• DATASET ENTRIES:

-*-

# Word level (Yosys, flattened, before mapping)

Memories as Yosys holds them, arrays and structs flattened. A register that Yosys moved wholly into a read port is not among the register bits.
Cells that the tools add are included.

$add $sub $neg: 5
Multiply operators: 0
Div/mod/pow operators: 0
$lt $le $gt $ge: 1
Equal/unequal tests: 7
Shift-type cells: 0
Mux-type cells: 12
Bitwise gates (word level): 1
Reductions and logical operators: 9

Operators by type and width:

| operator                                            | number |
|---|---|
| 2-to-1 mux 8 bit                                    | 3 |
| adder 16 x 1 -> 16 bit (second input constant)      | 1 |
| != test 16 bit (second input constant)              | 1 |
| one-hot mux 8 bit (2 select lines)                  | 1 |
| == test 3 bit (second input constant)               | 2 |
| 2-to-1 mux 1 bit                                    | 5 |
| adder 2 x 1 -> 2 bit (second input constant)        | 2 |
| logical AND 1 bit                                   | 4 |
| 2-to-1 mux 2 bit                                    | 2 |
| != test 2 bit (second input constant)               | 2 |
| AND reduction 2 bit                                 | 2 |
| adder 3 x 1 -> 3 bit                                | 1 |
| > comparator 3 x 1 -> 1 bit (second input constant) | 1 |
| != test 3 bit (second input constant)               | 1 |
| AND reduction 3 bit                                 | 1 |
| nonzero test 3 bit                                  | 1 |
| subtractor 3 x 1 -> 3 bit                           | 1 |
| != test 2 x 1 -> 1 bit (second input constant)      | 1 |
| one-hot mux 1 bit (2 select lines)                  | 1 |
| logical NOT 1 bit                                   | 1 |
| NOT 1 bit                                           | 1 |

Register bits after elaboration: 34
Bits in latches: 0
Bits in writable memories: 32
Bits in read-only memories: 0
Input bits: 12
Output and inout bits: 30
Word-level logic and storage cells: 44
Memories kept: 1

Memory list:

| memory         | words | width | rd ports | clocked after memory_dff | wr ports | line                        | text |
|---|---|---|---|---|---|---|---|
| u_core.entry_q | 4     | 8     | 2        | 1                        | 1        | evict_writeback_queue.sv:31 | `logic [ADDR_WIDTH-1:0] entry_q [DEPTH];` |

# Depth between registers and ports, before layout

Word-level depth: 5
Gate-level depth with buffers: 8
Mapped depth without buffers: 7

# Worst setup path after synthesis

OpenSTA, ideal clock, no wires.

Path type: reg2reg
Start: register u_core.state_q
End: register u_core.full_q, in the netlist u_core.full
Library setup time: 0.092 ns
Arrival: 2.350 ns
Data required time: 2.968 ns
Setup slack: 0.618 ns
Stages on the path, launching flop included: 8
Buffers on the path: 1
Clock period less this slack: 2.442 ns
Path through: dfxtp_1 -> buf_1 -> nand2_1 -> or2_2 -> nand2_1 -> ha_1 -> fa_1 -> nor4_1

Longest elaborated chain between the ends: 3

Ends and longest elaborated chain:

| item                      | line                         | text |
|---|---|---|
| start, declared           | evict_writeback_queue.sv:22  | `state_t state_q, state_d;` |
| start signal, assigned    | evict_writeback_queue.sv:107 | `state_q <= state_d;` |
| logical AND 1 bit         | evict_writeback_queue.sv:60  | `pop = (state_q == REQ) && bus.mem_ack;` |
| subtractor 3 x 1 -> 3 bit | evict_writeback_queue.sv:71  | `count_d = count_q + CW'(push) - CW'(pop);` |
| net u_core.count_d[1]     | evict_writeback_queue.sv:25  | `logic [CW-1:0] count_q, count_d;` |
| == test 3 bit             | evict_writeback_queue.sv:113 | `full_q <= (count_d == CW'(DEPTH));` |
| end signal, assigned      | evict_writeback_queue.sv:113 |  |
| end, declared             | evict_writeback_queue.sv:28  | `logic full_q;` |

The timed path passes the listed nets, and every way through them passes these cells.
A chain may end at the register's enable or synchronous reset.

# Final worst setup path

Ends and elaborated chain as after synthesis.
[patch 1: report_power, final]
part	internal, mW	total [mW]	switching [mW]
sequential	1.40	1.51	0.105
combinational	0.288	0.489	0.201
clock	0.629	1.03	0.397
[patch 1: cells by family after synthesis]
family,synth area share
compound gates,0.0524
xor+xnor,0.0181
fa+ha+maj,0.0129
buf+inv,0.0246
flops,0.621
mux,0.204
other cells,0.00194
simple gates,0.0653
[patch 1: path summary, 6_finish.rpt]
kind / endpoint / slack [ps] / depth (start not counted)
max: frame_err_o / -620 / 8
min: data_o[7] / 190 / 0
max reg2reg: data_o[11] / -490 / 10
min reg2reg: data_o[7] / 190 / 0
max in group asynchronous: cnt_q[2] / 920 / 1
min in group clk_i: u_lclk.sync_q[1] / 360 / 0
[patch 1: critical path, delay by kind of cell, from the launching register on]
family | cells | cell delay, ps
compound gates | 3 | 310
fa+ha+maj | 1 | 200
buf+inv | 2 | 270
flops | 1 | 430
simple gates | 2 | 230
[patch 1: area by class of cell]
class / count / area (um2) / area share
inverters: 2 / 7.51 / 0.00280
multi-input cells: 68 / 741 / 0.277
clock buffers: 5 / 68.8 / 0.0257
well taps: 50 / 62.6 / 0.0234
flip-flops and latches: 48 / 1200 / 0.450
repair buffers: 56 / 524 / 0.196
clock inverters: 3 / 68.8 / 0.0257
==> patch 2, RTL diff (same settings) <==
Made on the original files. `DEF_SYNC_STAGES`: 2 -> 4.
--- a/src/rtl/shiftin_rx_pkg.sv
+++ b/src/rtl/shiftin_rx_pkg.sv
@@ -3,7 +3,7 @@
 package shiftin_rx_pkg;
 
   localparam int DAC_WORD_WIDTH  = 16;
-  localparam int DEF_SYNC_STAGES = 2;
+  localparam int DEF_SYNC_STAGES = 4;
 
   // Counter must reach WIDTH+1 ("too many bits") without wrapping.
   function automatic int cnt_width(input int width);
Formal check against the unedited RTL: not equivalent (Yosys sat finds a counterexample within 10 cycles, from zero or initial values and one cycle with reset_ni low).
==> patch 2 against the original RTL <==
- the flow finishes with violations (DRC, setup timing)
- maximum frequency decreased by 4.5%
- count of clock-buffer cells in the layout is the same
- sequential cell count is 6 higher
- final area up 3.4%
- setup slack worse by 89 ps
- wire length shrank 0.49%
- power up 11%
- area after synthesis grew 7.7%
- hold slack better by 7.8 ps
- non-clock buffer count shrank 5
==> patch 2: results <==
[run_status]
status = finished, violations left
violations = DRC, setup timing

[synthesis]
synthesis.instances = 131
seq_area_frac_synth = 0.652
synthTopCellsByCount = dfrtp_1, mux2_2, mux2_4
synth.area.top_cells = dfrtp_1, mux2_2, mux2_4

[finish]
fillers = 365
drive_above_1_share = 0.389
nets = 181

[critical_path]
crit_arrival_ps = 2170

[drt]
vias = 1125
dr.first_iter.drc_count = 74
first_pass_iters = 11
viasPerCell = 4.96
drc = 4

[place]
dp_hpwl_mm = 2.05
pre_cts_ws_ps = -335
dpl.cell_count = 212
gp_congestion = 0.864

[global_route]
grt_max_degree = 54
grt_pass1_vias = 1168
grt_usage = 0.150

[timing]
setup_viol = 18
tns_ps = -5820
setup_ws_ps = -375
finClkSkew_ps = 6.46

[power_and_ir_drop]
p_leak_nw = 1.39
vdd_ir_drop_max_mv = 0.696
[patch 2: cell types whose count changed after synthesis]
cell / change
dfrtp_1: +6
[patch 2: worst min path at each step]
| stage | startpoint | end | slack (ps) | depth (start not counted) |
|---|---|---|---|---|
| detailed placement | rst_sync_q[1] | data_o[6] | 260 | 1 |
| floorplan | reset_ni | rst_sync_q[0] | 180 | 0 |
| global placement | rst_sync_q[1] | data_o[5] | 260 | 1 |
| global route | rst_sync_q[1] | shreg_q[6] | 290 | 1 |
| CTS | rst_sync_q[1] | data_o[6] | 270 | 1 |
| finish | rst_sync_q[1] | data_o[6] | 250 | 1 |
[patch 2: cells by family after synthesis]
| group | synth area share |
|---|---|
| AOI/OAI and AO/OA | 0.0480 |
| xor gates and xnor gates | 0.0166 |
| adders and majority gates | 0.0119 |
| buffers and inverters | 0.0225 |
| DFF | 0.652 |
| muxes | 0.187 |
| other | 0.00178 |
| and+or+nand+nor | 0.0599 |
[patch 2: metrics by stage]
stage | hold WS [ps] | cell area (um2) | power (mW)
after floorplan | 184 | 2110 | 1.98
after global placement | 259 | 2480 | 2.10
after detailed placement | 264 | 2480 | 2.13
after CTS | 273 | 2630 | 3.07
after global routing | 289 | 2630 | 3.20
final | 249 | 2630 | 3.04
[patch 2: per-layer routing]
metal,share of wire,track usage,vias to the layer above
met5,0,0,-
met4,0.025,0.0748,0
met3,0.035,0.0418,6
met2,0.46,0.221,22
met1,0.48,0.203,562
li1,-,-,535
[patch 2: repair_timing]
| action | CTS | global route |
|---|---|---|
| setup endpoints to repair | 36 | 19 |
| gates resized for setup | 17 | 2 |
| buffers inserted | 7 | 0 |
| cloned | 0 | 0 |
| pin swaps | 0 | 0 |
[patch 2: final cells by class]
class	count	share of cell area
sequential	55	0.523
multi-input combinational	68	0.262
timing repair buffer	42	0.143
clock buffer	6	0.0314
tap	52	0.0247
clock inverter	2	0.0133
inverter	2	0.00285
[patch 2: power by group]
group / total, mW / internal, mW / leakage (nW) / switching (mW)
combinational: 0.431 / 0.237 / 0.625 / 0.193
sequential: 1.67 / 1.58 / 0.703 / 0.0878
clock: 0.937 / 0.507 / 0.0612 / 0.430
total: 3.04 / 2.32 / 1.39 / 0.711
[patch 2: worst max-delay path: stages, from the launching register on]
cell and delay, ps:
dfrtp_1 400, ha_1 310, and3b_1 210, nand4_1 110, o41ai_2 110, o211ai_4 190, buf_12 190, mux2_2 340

-*-

• TASK DESCRIPTION:
Each line from the start of the listing through the line with "one-hot mux 1" is to be restated verbatim, both ends included.

• REPLY TO THE EXERCISE:
# Word level (Yosys, flattened, before mapping)

Memories as Yosys holds them, arrays and structs flattened. A register that Yosys moved wholly into a read port is not among the register bits.
Cells that the tools add are included.

$add $sub $neg: 5
Multiply operators: 0
Div/mod/pow operators: 0
$lt $le $gt $ge: 1
Equal/unequal tests: 7
Shift-type cells: 0
Mux-type cells: 12
Bitwise gates (word level): 1
Reductions and logical operators: 9

Operators by type and width:

| operator                                            | number |
|---|---|
| 2-to-1 mux 8 bit                                    | 3 |
| adder 16 x 1 -> 16 bit (second input constant)      | 1 |
| != test 16 bit (second input constant)              | 1 |
| one-hot mux 8 bit (2 select lines)                  | 1 |
| == test 3 bit (second input constant)               | 2 |
| 2-to-1 mux 1 bit                                    | 5 |
| adder 2 x 1 -> 2 bit (second input constant)        | 2 |
| logical AND 1 bit                                   | 4 |
| 2-to-1 mux 2 bit                                    | 2 |
| != test 2 bit (second input constant)               | 2 |
| AND reduction 2 bit                                 | 2 |
| adder 3 x 1 -> 3 bit                                | 1 |
| > comparator 3 x 1 -> 1 bit (second input constant) | 1 |
| != test 3 bit (second input constant)               | 1 |
| AND reduction 3 bit                                 | 1 |
| nonzero test 3 bit                                  | 1 |
| subtractor 3 x 1 -> 3 bit                           | 1 |
| != test 2 x 1 -> 1 bit (second input constant)      | 1 |
| one-hot mux 1 bit (2 select lines)                  | 1 |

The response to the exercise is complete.